Sir William Hooker was the first Director of Kew, and under his genial administration the foundations of that great institution were most truly laid. Born under the star of Linnaeus, his own researches lay in the systematic field—more especially among the Ferns and Bryophytes.

J. S. Henslow was for many years Professor of Botany at Cambridge, but it is his life as Rector of Hitcham in Suffolk that finds special prominence in the interesting Memoir which formed the subject-matter of his son's lecture. The account given of his educational methods will be read with interest in these days when "Nature Study" has been sprung on the world as a new thing.

John Lindley was a man of the most amazing energy and his scientific output was prodigious. Though he attained high distinction in many fields of Botany, being an accomplished Systematist and Palaeobotanist, probably his greatest service was on the scientific side of Horticulture. Considering the scale of production, the work of Lindley maintains a remarkably high level. It is recorded of him that he never took a holiday till he reached the age of 52. His was the dominant personality in Botany of the early and mid-Victorian era.

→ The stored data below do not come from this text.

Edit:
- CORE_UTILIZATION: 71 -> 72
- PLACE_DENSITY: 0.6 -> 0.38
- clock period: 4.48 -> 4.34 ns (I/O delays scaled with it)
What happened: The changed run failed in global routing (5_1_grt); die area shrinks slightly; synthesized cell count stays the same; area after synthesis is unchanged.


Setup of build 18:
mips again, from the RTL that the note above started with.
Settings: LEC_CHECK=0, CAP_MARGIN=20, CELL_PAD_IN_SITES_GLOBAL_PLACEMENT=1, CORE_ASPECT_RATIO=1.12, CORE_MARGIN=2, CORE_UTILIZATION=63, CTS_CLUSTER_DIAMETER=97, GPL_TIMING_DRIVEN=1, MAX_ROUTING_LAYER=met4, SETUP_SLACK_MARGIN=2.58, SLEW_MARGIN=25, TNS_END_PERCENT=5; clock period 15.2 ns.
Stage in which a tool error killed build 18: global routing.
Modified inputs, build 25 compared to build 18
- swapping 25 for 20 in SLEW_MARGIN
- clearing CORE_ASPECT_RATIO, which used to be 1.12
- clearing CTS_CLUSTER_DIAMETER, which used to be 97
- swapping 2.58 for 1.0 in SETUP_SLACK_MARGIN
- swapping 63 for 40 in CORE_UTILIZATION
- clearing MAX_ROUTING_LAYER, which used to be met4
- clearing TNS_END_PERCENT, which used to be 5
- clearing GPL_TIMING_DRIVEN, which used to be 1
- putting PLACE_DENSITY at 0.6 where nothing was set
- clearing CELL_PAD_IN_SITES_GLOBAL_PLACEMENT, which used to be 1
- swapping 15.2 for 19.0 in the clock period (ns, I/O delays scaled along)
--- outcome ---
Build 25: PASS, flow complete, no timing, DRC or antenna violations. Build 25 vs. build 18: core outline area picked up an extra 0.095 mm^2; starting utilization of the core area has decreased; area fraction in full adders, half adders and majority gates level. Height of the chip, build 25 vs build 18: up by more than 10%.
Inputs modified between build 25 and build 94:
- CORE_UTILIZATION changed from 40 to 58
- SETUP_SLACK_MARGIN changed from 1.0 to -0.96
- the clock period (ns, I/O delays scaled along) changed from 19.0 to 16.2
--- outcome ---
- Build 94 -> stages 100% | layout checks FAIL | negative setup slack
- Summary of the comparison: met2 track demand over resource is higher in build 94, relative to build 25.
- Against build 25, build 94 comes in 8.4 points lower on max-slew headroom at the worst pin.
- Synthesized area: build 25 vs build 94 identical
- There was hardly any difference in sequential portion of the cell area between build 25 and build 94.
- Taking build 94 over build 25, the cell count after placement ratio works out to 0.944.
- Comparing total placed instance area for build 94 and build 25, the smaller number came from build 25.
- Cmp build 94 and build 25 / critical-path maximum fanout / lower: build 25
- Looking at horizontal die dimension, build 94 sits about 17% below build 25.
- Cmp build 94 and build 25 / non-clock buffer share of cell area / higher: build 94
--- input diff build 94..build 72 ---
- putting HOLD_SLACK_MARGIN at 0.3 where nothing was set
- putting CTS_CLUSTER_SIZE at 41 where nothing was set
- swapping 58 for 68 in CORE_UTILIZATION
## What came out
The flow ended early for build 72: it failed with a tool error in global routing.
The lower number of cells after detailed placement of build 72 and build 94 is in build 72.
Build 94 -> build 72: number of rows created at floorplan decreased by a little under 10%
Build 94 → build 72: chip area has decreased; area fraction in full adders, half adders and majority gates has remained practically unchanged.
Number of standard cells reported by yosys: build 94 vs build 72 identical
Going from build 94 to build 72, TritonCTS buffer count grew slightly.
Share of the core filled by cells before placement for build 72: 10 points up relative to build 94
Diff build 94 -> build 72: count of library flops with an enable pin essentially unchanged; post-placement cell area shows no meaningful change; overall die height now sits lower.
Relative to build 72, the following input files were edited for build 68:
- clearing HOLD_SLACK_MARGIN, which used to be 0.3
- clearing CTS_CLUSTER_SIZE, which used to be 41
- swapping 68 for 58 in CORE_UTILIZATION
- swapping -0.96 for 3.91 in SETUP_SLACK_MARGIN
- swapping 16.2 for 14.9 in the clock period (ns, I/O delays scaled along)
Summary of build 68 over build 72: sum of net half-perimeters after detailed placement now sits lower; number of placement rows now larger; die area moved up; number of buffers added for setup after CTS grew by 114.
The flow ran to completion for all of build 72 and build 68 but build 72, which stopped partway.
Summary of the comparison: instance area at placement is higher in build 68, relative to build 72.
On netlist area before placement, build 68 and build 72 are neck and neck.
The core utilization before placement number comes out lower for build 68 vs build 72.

William Griffith had the energy and power of endurance of Lindley, under whose influence he came. Trained to the practice of medicine he took service under the East India Company where he was able to devote the priceless intervals between his official duties to botanical travel, collecting, and the morphological investigation of Indian plants. The results of his brief but remarkable career are embodied mainly in his voluminous illustrated notes which were published posthumously in 1852. The name of Griffith has been happily linked with that of Treub, his brilliant successor in our own times.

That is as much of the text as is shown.